Stored data entries

- Opening Delimiter -

[src/rtl/bankdec_pkg.sv]
package bankdec_pkg;
  localparam int ADDR_W      = 16;
  localparam int DATA_W      = 8;
  localparam int OFF_W       = 15;
  localparam int WBANK_W     = 3;
  localparam int PAGE_W      = 12;
  localparam int VWIN_W      = 13;
  localparam int NUM_REGIONS = 12;

  localparam int RG_ROM_FIX = 0;
  localparam int RG_ROM_SW  = 1;
  localparam int RG_VRAM    = 2;
  localparam int RG_CRAM    = 3;
  localparam int RG_WRAM0   = 4;
  localparam int RG_WRAMX   = 5;
  localparam int RG_MIRROR  = 6;
  localparam int RG_SPRITE  = 7;
  localparam int RG_GAP     = 8;
  localparam int RG_IO      = 9;
  localparam int RG_HRAM    = 10;
  localparam int RG_IE      = 11;

  localparam logic [ADDR_W-1:0] REGION_LO [NUM_REGIONS] = '{
    16'h0000, 16'h4000, 16'h8000, 16'hA000, 16'hC000, 16'hD000,
    16'hE000, 16'hFE00, 16'hFEA0, 16'hFF00, 16'hFF80, 16'hFFFF};
  localparam logic [ADDR_W-1:0] REGION_HI [NUM_REGIONS] = '{
    16'h3FFF, 16'h7FFF, 16'h9FFF, 16'hBFFF, 16'hCFFF, 16'hDFFF,
    16'hFDFF, 16'hFE9F, 16'hFEFF, 16'hFF7F, 16'hFFFE, 16'hFFFF};

  localparam logic [ADDR_W-1:0] WBANK_REG_ADDR = 16'hFF70;
  localparam logic [ADDR_W-1:0] VBANK_REG_ADDR = 16'hFF4F;

  typedef struct packed {
    logic [WBANK_W-1:0] wramRaw;
    logic [WBANK_W-1:0] wramBank;
    logic               vramBank;
    logic               wramRegRd;
    logic               vramRegRd;
  } bankCtl_t;
endpackage

[src/rtl/bank_ctrl.sv]
module bank_ctrl
  import bankdec_pkg::*;
(
  input  logic              clk,
  input  logic              rstN,
  input  logic [ADDR_W-1:0] cpuAddr,
  input  logic              cpuRd,
  input  logic              cpuWr,
  input  logic [DATA_W-1:0] cpuWrData,
  output bankCtl_t          ctl
);
  logic [WBANK_W-1:0] wramQ;
  logic               vramQ;
  logic               hitW, hitV;

  assign hitW = (cpuAddr == WBANK_REG_ADDR);
  assign hitV = (cpuAddr == VBANK_REG_ADDR);

  always_ff @(posedge clk or negedge rstN) begin
    if (!rstN) begin
      wramQ <= '0;
      vramQ <= 1'b0;
    end else if (cpuWr) begin
      if (hitW) wramQ <= cpuWrData[WBANK_W-1:0];
      if (hitV) vramQ <= cpuWrData[0];
    end
  end

  always_comb begin
    ctl.wramRaw   = wramQ;
    ctl.wramBank  = (wramQ == '0) ? WBANK_W'(1) : wramQ;
    ctl.vramBank  = vramQ;
    ctl.wramRegRd = cpuRd && hitW;
    ctl.vramRegRd = cpuRd && hitV;
  end
endmodule

[src/rtl/bank_decode.sv]
module bank_decode
  import bankdec_pkg::*;
(
  input  logic [ADDR_W-1:0]      cpuAddr,
  input  logic                   cpuRd,
  input  bankCtl_t               ctl,
  output logic [NUM_REGIONS-1:0] regionSel,
  output logic [OFF_W-1:0]       physOffset,
  output logic [DATA_W-1:0]      rdData,
  output logic                   rdHit
);
  for (genvar k = 0; k < NUM_REGIONS; k++) begin : g_cmp
    assign regionSel[k] = (cpuAddr >= REGION_LO[k]) && (cpuAddr <= REGION_HI[k]);
  end

  logic [WBANK_W-1:0] pageBank;
  assign pageBank = cpuAddr[PAGE_W] ? ctl.wramBank : '0;

  always_comb begin
    physOffset = '0;
    unique case (1'b1)
      regionSel[RG_ROM_FIX],
      regionSel[RG_ROM_SW]:  physOffset = OFF_W'(cpuAddr[13:0]);
      regionSel[RG_VRAM]:    physOffset = OFF_W'({ctl.vramBank, cpuAddr[VWIN_W-1:0]});
      regionSel[RG_CRAM]:    physOffset = OFF_W'(cpuAddr[VWIN_W-1:0]);
      regionSel[RG_WRAM0],
      regionSel[RG_WRAMX],
      regionSel[RG_MIRROR]:  physOffset = OFF_W'({pageBank, cpuAddr[PAGE_W-1:0]});
      regionSel[RG_SPRITE]:  physOffset = OFF_W'(cpuAddr[7:0]);
      regionSel[RG_IO],
      regionSel[RG_HRAM]:    physOffset = OFF_W'(cpuAddr[6:0]);
      default:               physOffset = '0;
    endcase
  end

  always_comb begin
    rdHit  = 1'b0;
    rdData = '0;
    if (ctl.wramRegRd) begin
      rdHit  = 1'b1;
      rdData = {{(DATA_W-WBANK_W){1'b1}}, ctl.wramRaw};
    end else if (ctl.vramRegRd) begin
      rdHit  = 1'b1;
      rdData = {{(DATA_W-1){1'b1}}, ctl.vramBank};
    end else if (cpuRd && regionSel[RG_GAP]) begin
      rdHit  = 1'b1;
      rdData = '1;
    end
  end
endmodule

[src/rtl/bank_sys_decoder.sv]
module bank_sys_decoder
  import bankdec_pkg::*;
(
  input  logic                   clk,
  input  logic                   rstN,
  input  logic [ADDR_W-1:0]      cpuAddr,
  input  logic                   cpuRd,
  input  logic                   cpuWr,
  input  logic [DATA_W-1:0]      cpuWrData,
  output logic [NUM_REGIONS-1:0] regionSel,
  output logic [OFF_W-1:0]       physOffset,
  output logic [DATA_W-1:0]      rdData,
  output logic                   rdHit
);
  bankCtl_t ctl;

  bank_ctrl i_ctrl (
    .clk(clk), .rstN(rstN), .cpuAddr(cpuAddr), .cpuRd(cpuRd),
    .cpuWr(cpuWr), .cpuWrData(cpuWrData), .ctl(ctl)
  );

  bank_decode i_dec (
    .cpuAddr(cpuAddr), .cpuRd(cpuRd), .ctl(ctl), .regionSel(regionSel),
    .physOffset(physOffset), .rdData(rdData), .rdHit(rdHit)
  );
endmodule

[config.mk]
export PLATFORM = sky130hd
export DESIGN_NAME = bank_sys_decoder
export DESIGN_NICKNAME = d
export VERILOG_FILES = /design/src/rtl/bankdec_pkg.sv /design/src/rtl/bank_ctrl.sv /design/src/rtl/bank_decode.sv /design/src/rtl/bank_sys_decoder.sv
export SDC_FILE = /design/constraint.sdc
export NUM_CORES = 1
export LEC_CHECK = 0
export BUFFER_PORTS_ARGS = -buffer_cell sky130_fd_sc_hd__buf_2
export CORE_MARGIN = 4
export CORE_UTILIZATION = 38
export CTS_CLUSTER_DIAMETER = 200
export DETAILED_ROUTE_END_ITERATION = 12
export HOLD_SLACK_MARGIN = 0.15
export PLACE_DENSITY = 0.95
export SLEW_MARGIN = 20
export SYNTH_ARGS = -nofsm -noshare
export SYNTH_HDL_FRONTEND = slang
export SYNTH_SLANG_ARGS = --single-unit
[constraint.sdc]
create_clock -name clk -period 4.2 [get_ports clk]
set_clock_uncertainty 0.05 [all_clocks]
set_input_delay 0.42 -clock clk [delete_from_list [all_inputs] [get_ports clk]]
set_output_delay 0.42 -clock clk [all_outputs]
set_load 0.01 [all_outputs]
==> impl_metrics.toml <==
[sta]
hold-worst-slack_ns = 0.379
fmax_mhz = 460
tightest_slew_ns = 0.457
slew_headroom = 0.694
tns_ns = 0
fin_crit_sh = 0.517
hold_violations = 0
slew_violations = 0
fin_crit_ns = 2.17
rsz0062_at_grt = "false"
setup-violations-final = 0

[synthesis]
synth_edf_count = 0
synth_most_common_cell = "and2_1"
synthCells = 86
yosysSeqAreaShare = 0.157
synth_top_cell_by_area = "dfrtp_1"
synth_cell_types = 30
synth-seq-cells = 4
synthTopCellsByCount = "13 x and2_1, 6 x and3_1, 6 x buf_4, 6 x nor2_1"
syn_avg_cell_area_um2 = 7.42
postSynth.asyncResetShare = 1.00
synth_flop_cell = "dfrtp_1"
synth.net_count = 114
synthesis.area_um2 = 638
yosys.area.top_type_share = 0.157
yosys-top-cells-area = "dfrtp_1 16%, and2_1 13%, buf_4 7.1%"
yosysWarnings = 0

[placed_design]
place_congestion = 0.754
dpl_cell_area_um2 = 888
hpwl_mm = 1.65
port_buffers = 58

[worst_setup_path]
slowest_delay_ns = 0.44
crit_family = "simple AND/OR/NAND/NOR gates"
crit_fanout = 6
crit_type = "input port to output port"
crit_slowest_cell = "nor4_1"
required_ns = 3.73
cp_common_cell = "buf_2"
cp_num_buf_inv = 2
crit_path_end_kind = "output port"
cp_cell_sequence = "buf_2 -> nor4_1 -> and3_1 -> and2_1 -> or2_1 -> buf_2"
crit_arrival_ns = 1.70
start_kind = "input port"

[grt]
grt_pass1_wl_mm = 3.33
antenna_found_initial = 0
overflow = 0
grt_usage = 0.164
grt_max_degree = 12
grt_pass1_vias = 770

[die]
die_h_um = 49.0
core_area_um2 = 1540
die_x_um = 49.0
initial_core_util = 0.414
die_area_um2 = 2400
placementRows = 14
pin_count = 64

[clock_tree]
hold_buffers = 1
clock-sinks = 4
cts-root-buf = "clkbuf_4"
h-tree-depth = 1
cts_buffers = 3
cts.path.max_buffers = 2
ctsResizeCount = 0
clk_pin_slew_ns = 0.03
insertion_delay_ns = 0.23
post-cts-setup-buffer-count = 0
cts_tree = "done"

[power_and_ir_drop]
ir_drop_mv = 0.124
p_per_area_nw_per_um2 = 148
leakagePower_nw = 0.552

[drt]
via_count = 845
wl_per_cell_um = 12.8
drtIter0Drc = 20
drt-vias-per-instance = 5.45
drcViolationCount = 0
postRouteAntennaNets = 0
routed_wl_mm = 1.98
first_pass_iters = 4

[finish]
antenna_cells = 0
drive_above_1_share = 0.504
final_area_um2 = 921
fin_nets = 169
nFillCells = 140
area_growth_pct = 44.3

[worst_hold_path]
hp-class = "input port to flip-flop"

[job]
cap_viol_max_count = 0

[outcome]
status = "completed"
[cells in the final DEF (no fill, tap or decap), drive strengths merged, types with 2 or more instances in the layout]
cell    netlist  routed
and2         13      13
mux2          4       4
dfrtp         4       4
nand4         5       5
nor3b         2       2
a31oi         2       2
clkbuf        1       3
a21o          3       3
nand2         5       5
and3          7       7
nor4          3       3
nor2          6       6
nand3         4       4
a21oi         3       3
buf           8      58
nor3          5       5
[where the power goes]
group | internal [W] | switching [W]
registers | 0.0000388 | 0.0000000121
clock network | 0.0000318 | 0.0000135
logic | 0.0000231 | 0.0000288
total | 0.0000937 | 0.0000423
[layout make-up]
| class | instances | area, um2 | share of cell area |
|---|---|---|---|
| multi-input combinational | 72 | 474 | 0.515 |
| timing repair buffer | 59 | 300 | 0.326 |
| inverter | 1 | 3.75 | 0.00408 |
| tap | 16 | 20.0 | 0.0217 |
| clock buffer | 3 | 22.5 | 0.0245 |
| sequential | 4 | 100 | 0.109 |
[worst paths after layout]
| kind | startpoint | end | slack [ns] | depth (start not counted) |
|---|---|---|---|---|
| hold / removal | cpuWrData[2] | i_ctrl.wramQ[2] | 0.38 | 2 |
| max in group asynchronous | rstN | i_ctrl.wramQ[2] | 3.50 | 2 |
| setup / recovery | cpuAddr[2] | rdData[5] | 2.03 | 6 |
| min in group asynchronous | rstN | i_ctrl.wramQ[0] | 0.48 | 2 |
| hold reg to reg | i_ctrl.vramQ | i_ctrl.vramQ | 0.50 | 1 |
| setup reg to reg | i_ctrl.wramQ[1] | i_ctrl.wramQ[1] | 3.37 | 1 |
[sequential cells by signal, summed over array words and instances (netlist names)]
register      count
i_ctrl.wramQ      3
i_ctrl.vramQ      1
[stage by stage]
stage                     power (W)  utilization  setup WS [ns]  cells
after global routing       0.000149        0.597           1.90    155
after floorplan           0.0000643            -           2.13     86
final                      0.000136        0.597           2.03    155
after global placement    0.0000883        0.576           2.06    151
after detailed placement  0.0000903        0.576           2.03    151
after CTS                  0.000138        0.597           2.03    155
[cell families after synthesis]
logic type,synth area share
compound gates,0.127
simple gates,0.545
buf+inv,0.100
flops,0.157
mux,0.0706
[routing by layer]
layer | wire (um) | global-route usage | vias up
met2 | 1030 | 0.287 | 37
met3 | 158 | 0.0367 | 4
li1 | - | - | 417
met5 | 0 | 0 | -
met1 | 767 | 0.186 | 387
met4 | 25 | 0.0717 | 0
(Power assumes the default switching activity.)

- Closing Delimiter -

◆ **Assigned task**
Take the records above and return, word for word, only the lines that fall from the line with "set_input_delay 0.42 -clock" to the line with "grt_max_degree = 12", both of them included.

◆ **Response**
set_input_delay 0.42 -clock clk [delete_from_list [all_inputs] [get_ports clk]]
set_output_delay 0.42 -clock clk [all_outputs]
set_load 0.01 [all_outputs]
==> impl_metrics.toml <==
[sta]
hold-worst-slack_ns = 0.379
fmax_mhz = 460
tightest_slew_ns = 0.457
slew_headroom = 0.694
tns_ns = 0
fin_crit_sh = 0.517
hold_violations = 0
slew_violations = 0
fin_crit_ns = 2.17
rsz0062_at_grt = "false"
setup-violations-final = 0

[synthesis]
synth_edf_count = 0
synth_most_common_cell = "and2_1"
synthCells = 86
yosysSeqAreaShare = 0.157
synth_top_cell_by_area = "dfrtp_1"
synth_cell_types = 30
synth-seq-cells = 4
synthTopCellsByCount = "13 x and2_1, 6 x and3_1, 6 x buf_4, 6 x nor2_1"
syn_avg_cell_area_um2 = 7.42
postSynth.asyncResetShare = 1.00
synth_flop_cell = "dfrtp_1"
synth.net_count = 114
synthesis.area_um2 = 638
yosys.area.top_type_share = 0.157
yosys-top-cells-area = "dfrtp_1 16%, and2_1 13%, buf_4 7.1%"
yosysWarnings = 0

[placed_design]
place_congestion = 0.754
dpl_cell_area_um2 = 888
hpwl_mm = 1.65
port_buffers = 58

[worst_setup_path]
slowest_delay_ns = 0.44
crit_family = "simple AND/OR/NAND/NOR gates"
crit_fanout = 6
crit_type = "input port to output port"
crit_slowest_cell = "nor4_1"
required_ns = 3.73
cp_common_cell = "buf_2"
cp_num_buf_inv = 2
crit_path_end_kind = "output port"
cp_cell_sequence = "buf_2 -> nor4_1 -> and3_1 -> and2_1 -> or2_1 -> buf_2"
crit_arrival_ns = 1.70
start_kind = "input port"

[grt]
grt_pass1_wl_mm = 3.33
antenna_found_initial = 0
overflow = 0
grt_usage = 0.164
grt_max_degree = 12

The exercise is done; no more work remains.